#### About this task
From the entries below, copy every line that has the word "CommitCnt".

#### Data extract
———
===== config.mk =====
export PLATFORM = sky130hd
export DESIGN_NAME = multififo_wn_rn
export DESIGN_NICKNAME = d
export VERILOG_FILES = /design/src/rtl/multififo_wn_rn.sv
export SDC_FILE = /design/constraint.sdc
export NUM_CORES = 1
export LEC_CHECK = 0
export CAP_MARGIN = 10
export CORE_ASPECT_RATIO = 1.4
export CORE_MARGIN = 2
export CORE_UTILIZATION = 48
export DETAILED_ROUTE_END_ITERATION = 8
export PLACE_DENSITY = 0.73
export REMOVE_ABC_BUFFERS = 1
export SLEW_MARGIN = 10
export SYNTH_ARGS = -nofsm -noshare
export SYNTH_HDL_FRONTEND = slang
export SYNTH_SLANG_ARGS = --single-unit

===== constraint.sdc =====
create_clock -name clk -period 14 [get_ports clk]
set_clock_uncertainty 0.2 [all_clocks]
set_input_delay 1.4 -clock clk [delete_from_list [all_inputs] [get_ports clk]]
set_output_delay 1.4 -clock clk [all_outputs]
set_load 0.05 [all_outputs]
———
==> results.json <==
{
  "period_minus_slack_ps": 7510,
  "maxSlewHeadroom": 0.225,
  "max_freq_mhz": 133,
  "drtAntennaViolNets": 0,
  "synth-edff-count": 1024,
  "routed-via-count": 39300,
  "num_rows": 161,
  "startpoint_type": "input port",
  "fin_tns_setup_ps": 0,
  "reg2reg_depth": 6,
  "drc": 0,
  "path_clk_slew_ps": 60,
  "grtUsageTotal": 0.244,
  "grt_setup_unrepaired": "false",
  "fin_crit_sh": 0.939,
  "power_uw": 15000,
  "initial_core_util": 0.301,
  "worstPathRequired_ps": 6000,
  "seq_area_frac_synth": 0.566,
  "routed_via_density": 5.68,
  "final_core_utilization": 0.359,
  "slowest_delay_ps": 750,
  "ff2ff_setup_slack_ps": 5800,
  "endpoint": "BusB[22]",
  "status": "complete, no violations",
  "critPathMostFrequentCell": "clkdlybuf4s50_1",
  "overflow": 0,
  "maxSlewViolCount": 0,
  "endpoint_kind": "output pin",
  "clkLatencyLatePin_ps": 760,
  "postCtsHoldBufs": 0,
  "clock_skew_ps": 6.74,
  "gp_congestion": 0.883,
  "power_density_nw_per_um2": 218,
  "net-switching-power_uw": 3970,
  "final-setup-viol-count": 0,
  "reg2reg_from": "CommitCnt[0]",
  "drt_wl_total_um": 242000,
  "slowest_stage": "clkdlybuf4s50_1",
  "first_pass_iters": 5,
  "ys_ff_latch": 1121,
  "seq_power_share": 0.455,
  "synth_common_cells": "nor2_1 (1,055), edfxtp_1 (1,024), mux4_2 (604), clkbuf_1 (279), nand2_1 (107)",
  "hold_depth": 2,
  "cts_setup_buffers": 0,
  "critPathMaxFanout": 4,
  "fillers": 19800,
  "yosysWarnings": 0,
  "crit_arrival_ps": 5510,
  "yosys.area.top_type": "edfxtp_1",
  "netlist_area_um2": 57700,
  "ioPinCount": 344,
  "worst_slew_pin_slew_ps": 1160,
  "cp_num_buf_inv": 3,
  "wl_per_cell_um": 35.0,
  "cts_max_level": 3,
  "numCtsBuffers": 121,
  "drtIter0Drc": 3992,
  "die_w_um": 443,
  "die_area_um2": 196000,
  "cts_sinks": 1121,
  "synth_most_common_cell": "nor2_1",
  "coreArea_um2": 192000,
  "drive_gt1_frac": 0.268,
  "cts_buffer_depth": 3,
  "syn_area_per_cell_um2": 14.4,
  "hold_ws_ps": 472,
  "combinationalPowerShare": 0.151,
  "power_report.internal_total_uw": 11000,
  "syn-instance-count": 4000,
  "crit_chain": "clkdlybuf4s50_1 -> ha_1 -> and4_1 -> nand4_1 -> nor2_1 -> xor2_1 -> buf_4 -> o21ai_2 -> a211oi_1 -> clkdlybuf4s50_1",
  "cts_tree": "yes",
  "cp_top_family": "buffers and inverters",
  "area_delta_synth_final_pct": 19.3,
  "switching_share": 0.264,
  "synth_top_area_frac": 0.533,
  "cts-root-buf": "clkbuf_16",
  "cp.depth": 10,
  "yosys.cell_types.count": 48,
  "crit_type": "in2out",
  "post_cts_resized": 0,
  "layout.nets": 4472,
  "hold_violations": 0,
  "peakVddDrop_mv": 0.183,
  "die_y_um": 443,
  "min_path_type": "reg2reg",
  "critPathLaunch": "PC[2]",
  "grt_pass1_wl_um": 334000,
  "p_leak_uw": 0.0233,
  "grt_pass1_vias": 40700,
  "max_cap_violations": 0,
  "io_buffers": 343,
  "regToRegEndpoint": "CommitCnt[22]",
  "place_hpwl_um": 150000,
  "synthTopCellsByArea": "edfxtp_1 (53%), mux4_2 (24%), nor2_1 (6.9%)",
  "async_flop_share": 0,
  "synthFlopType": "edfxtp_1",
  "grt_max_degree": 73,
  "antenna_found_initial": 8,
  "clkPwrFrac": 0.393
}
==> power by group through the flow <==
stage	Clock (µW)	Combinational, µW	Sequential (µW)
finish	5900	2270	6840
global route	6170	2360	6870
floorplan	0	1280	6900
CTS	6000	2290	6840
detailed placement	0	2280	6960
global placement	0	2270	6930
———
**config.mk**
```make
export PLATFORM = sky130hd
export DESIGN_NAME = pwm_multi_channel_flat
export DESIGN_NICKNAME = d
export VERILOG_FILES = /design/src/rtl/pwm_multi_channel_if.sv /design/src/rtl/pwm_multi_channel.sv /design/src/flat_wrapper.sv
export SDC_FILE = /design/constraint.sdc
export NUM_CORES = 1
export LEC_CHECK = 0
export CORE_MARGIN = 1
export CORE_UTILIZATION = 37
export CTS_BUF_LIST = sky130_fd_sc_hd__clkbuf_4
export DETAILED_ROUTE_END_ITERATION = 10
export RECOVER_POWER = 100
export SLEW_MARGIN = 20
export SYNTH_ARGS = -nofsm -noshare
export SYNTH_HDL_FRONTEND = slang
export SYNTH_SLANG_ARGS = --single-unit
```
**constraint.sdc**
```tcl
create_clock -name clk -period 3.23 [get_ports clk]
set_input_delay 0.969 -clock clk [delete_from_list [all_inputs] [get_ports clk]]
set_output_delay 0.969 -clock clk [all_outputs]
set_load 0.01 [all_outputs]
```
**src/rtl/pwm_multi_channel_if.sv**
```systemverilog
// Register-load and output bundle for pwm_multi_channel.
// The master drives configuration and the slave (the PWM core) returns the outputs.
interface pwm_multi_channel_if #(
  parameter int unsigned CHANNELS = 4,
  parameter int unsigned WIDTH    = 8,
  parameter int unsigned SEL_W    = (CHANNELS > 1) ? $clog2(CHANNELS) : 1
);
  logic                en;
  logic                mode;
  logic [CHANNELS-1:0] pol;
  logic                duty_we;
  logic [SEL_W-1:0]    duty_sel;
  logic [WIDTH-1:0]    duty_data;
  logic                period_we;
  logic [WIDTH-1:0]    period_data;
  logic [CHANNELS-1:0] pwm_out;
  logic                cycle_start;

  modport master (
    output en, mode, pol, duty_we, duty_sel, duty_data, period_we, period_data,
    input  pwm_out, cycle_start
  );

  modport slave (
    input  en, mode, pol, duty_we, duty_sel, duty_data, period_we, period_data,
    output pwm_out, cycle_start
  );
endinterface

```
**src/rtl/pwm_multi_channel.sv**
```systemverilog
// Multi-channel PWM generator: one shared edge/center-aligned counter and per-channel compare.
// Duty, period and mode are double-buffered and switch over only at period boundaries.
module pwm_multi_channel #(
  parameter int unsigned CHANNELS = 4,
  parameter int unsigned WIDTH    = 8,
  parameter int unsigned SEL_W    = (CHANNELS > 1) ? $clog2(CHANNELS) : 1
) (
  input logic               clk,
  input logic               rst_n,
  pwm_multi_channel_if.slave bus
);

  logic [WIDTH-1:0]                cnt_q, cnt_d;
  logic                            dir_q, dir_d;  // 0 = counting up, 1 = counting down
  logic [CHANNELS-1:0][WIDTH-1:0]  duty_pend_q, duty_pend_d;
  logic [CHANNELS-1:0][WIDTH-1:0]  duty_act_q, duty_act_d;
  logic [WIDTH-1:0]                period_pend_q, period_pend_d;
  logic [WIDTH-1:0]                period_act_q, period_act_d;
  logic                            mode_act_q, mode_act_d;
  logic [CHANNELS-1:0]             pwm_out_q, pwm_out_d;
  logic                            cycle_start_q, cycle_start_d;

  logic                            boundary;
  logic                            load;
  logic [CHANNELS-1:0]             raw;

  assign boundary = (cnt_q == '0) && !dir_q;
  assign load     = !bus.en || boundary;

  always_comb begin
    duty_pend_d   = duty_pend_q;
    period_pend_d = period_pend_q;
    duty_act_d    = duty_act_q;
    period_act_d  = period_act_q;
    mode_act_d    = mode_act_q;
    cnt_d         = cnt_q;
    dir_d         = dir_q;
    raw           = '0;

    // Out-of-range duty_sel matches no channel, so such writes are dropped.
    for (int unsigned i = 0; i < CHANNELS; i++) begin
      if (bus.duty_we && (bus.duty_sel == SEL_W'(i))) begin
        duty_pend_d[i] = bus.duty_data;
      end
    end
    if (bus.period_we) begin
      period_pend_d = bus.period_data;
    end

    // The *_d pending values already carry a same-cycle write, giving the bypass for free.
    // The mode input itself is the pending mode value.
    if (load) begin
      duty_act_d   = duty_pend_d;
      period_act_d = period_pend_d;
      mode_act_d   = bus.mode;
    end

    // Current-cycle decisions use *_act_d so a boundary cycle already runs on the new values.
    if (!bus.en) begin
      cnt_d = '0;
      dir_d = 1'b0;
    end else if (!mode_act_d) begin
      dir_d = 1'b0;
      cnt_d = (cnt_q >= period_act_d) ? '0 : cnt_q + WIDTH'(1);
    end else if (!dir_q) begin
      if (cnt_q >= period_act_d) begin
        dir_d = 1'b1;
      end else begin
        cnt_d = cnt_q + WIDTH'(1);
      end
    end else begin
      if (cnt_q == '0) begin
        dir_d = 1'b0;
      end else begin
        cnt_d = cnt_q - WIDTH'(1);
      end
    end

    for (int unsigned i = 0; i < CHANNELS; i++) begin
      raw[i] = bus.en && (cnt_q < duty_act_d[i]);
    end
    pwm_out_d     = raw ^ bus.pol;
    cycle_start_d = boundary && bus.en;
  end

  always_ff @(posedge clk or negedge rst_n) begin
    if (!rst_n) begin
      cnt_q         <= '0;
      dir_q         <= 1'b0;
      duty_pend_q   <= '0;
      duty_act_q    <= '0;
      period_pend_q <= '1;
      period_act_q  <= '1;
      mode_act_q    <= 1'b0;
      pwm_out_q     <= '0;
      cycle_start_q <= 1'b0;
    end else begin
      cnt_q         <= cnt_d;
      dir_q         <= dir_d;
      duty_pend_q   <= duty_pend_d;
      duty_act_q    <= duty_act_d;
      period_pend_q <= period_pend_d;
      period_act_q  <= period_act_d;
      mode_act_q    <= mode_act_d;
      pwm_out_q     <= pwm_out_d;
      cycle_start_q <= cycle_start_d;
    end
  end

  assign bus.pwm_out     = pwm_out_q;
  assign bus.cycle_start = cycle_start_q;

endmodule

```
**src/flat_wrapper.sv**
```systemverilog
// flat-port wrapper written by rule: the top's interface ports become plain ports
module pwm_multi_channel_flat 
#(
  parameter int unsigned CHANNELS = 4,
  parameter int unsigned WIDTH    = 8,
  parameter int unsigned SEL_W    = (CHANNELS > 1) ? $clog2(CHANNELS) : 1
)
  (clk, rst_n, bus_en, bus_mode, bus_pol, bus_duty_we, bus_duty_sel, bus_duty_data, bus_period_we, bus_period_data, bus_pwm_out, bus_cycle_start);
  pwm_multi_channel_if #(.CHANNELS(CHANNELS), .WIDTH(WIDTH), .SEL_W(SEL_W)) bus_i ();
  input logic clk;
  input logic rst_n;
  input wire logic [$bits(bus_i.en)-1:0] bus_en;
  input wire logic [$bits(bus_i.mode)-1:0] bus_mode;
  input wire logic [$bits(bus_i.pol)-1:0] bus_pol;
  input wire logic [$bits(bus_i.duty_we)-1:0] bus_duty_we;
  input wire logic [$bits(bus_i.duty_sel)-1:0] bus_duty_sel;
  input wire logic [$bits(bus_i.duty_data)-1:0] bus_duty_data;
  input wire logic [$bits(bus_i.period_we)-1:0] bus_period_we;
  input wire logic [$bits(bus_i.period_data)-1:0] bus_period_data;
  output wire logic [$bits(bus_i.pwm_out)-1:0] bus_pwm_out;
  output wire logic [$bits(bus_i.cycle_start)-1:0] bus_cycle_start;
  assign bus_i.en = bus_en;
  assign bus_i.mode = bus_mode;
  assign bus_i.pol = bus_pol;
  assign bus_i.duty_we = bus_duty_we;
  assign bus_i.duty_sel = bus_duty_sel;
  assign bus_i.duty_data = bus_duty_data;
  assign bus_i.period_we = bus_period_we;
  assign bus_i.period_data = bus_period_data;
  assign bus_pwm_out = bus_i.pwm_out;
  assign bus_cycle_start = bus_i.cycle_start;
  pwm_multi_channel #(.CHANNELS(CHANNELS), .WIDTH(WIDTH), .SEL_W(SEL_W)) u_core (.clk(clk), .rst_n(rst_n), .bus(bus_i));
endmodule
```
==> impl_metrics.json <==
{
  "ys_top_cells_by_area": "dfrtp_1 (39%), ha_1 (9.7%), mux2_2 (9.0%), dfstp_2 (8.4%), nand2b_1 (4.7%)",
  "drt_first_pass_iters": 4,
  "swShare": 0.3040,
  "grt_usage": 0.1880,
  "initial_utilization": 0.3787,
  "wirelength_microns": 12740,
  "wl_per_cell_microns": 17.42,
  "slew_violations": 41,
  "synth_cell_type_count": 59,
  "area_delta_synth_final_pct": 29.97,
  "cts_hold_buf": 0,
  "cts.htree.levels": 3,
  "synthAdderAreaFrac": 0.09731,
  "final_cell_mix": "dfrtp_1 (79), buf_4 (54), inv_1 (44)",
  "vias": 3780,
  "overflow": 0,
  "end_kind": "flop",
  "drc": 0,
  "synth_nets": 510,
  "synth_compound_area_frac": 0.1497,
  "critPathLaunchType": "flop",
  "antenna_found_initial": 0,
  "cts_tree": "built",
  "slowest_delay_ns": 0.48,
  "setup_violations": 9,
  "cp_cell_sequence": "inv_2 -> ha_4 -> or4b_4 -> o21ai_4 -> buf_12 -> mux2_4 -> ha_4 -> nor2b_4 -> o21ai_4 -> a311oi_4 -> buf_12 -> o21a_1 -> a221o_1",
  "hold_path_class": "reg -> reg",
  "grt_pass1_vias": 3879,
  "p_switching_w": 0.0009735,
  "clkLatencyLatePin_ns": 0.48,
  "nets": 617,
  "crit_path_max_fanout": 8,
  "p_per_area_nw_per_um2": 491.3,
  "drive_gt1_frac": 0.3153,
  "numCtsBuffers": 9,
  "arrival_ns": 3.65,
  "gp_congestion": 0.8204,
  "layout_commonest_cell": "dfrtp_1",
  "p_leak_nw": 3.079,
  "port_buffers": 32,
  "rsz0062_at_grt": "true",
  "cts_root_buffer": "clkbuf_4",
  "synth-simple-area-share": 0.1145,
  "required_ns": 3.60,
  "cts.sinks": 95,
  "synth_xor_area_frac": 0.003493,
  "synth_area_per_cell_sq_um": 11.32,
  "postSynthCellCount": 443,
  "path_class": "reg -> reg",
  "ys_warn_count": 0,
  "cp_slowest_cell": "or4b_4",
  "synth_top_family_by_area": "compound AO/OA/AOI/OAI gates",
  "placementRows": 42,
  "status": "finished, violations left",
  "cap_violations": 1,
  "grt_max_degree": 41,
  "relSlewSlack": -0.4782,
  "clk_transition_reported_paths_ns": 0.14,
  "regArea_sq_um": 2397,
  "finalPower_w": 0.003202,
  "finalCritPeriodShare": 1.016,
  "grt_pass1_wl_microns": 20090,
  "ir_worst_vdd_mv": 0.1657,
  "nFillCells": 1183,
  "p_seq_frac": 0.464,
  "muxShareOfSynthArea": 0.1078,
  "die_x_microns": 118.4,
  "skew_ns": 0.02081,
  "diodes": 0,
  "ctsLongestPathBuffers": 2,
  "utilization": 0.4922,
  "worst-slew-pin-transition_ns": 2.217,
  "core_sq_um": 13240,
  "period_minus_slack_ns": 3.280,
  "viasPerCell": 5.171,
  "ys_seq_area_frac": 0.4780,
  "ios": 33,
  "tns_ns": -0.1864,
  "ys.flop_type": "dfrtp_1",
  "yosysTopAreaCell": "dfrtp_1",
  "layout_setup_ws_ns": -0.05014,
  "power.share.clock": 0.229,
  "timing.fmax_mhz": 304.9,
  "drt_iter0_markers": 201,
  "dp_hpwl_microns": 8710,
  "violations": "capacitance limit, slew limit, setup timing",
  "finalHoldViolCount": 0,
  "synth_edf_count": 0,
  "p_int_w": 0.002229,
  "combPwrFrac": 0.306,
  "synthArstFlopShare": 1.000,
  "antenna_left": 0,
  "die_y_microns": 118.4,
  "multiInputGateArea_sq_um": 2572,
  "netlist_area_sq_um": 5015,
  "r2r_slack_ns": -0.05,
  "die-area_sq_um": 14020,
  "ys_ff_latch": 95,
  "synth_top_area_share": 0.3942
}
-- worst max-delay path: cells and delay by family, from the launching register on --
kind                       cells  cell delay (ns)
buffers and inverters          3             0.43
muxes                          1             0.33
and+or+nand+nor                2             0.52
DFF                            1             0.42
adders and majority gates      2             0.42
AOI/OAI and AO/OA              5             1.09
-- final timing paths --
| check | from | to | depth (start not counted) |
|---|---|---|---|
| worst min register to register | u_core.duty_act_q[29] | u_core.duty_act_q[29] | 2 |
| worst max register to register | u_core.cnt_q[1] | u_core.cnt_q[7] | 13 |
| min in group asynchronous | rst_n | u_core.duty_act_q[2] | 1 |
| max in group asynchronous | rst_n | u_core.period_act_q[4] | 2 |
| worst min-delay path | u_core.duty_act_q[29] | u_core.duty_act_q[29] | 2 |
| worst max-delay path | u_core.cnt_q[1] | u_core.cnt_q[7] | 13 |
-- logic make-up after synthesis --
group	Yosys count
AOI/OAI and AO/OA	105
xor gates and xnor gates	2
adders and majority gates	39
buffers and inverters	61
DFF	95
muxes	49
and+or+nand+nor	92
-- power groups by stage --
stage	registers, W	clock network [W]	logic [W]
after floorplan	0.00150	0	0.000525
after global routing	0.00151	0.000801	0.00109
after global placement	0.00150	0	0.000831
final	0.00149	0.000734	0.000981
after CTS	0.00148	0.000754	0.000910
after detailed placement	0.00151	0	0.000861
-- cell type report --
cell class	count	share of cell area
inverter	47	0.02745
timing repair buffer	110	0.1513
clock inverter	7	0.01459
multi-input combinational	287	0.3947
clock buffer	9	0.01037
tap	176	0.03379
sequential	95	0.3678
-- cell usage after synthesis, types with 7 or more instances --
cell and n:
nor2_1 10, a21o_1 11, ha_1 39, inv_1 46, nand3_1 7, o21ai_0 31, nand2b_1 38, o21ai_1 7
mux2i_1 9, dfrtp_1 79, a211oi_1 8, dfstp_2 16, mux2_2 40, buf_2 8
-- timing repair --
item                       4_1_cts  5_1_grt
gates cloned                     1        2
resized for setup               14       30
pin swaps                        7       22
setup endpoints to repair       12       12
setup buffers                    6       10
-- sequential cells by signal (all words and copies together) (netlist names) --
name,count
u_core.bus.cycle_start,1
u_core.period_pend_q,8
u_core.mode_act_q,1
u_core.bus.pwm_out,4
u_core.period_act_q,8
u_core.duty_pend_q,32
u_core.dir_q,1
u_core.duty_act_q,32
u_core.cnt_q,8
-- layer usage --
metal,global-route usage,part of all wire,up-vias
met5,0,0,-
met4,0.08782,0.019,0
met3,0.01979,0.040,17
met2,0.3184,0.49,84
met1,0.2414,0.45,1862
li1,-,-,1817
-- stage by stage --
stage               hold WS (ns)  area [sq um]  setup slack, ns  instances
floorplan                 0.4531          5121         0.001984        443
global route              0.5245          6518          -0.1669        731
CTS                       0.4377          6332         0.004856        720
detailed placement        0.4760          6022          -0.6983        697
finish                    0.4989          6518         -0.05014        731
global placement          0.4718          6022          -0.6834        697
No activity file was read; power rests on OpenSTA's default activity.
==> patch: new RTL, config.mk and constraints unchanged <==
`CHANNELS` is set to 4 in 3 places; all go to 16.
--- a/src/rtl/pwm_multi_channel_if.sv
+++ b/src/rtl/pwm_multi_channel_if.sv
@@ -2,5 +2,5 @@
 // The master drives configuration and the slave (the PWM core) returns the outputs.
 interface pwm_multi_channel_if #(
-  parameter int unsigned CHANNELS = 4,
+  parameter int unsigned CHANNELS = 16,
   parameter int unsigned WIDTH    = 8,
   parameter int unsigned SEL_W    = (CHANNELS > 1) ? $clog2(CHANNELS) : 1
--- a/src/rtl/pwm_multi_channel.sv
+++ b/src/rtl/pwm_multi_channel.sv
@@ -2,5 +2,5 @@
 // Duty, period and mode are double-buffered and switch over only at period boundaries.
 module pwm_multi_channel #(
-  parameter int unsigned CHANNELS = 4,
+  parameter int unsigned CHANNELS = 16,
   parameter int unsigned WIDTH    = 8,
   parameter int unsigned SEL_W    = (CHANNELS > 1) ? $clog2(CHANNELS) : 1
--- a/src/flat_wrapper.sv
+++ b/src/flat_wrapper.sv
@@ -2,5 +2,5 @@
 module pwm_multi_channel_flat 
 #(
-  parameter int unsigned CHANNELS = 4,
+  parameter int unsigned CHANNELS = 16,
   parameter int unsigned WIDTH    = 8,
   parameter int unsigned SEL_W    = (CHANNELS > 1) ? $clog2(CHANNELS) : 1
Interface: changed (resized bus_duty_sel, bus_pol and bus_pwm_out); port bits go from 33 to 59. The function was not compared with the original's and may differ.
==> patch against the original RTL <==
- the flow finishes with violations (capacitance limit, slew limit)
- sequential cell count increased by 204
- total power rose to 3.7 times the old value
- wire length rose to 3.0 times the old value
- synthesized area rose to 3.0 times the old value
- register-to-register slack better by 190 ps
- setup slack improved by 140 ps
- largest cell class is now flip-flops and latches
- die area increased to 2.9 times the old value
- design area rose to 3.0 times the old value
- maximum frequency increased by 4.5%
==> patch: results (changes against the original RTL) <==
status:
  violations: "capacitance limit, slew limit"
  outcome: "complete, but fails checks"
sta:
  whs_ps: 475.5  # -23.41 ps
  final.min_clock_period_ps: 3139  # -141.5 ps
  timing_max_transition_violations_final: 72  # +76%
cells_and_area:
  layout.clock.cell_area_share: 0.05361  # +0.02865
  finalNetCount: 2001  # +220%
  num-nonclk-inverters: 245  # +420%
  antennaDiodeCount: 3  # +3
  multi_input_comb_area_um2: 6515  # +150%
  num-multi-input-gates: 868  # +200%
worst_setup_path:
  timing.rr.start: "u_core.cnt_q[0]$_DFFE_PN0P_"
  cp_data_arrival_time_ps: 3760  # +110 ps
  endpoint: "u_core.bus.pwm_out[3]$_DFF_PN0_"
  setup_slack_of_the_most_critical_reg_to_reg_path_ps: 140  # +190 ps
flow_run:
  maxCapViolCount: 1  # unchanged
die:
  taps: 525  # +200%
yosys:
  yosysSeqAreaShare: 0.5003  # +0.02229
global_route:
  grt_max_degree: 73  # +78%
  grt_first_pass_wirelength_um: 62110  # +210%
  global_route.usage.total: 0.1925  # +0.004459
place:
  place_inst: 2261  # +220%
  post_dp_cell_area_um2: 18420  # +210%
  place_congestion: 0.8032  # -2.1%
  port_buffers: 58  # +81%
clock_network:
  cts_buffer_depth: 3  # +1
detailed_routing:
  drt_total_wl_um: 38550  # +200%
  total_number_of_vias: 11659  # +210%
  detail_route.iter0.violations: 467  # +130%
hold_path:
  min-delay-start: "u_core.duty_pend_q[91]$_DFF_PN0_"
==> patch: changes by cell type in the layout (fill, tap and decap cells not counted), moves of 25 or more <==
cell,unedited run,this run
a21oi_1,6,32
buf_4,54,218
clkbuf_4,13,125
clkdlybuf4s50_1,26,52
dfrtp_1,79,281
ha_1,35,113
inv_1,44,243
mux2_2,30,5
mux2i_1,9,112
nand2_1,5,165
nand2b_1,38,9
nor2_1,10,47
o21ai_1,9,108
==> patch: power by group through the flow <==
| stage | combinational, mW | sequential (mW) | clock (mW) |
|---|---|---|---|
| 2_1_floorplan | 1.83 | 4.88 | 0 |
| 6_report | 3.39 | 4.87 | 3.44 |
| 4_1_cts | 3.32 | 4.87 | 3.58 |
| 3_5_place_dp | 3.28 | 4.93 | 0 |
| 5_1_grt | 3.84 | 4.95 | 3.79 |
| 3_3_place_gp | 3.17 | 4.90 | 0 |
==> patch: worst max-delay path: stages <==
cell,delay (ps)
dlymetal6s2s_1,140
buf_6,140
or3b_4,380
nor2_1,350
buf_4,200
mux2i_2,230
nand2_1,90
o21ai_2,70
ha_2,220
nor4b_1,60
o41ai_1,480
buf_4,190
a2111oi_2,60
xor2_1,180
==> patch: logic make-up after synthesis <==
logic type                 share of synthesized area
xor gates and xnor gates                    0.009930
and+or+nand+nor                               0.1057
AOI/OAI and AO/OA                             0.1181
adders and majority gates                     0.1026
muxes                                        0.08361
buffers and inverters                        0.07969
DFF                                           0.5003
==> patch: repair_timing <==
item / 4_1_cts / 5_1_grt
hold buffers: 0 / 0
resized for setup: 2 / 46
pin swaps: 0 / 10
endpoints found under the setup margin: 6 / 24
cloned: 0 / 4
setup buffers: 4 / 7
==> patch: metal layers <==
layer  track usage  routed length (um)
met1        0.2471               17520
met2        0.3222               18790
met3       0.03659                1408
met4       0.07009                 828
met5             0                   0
———
#### Answer to this task
  "reg2reg_from": "CommitCnt[0]",
  "regToRegEndpoint": "CommitCnt[22]",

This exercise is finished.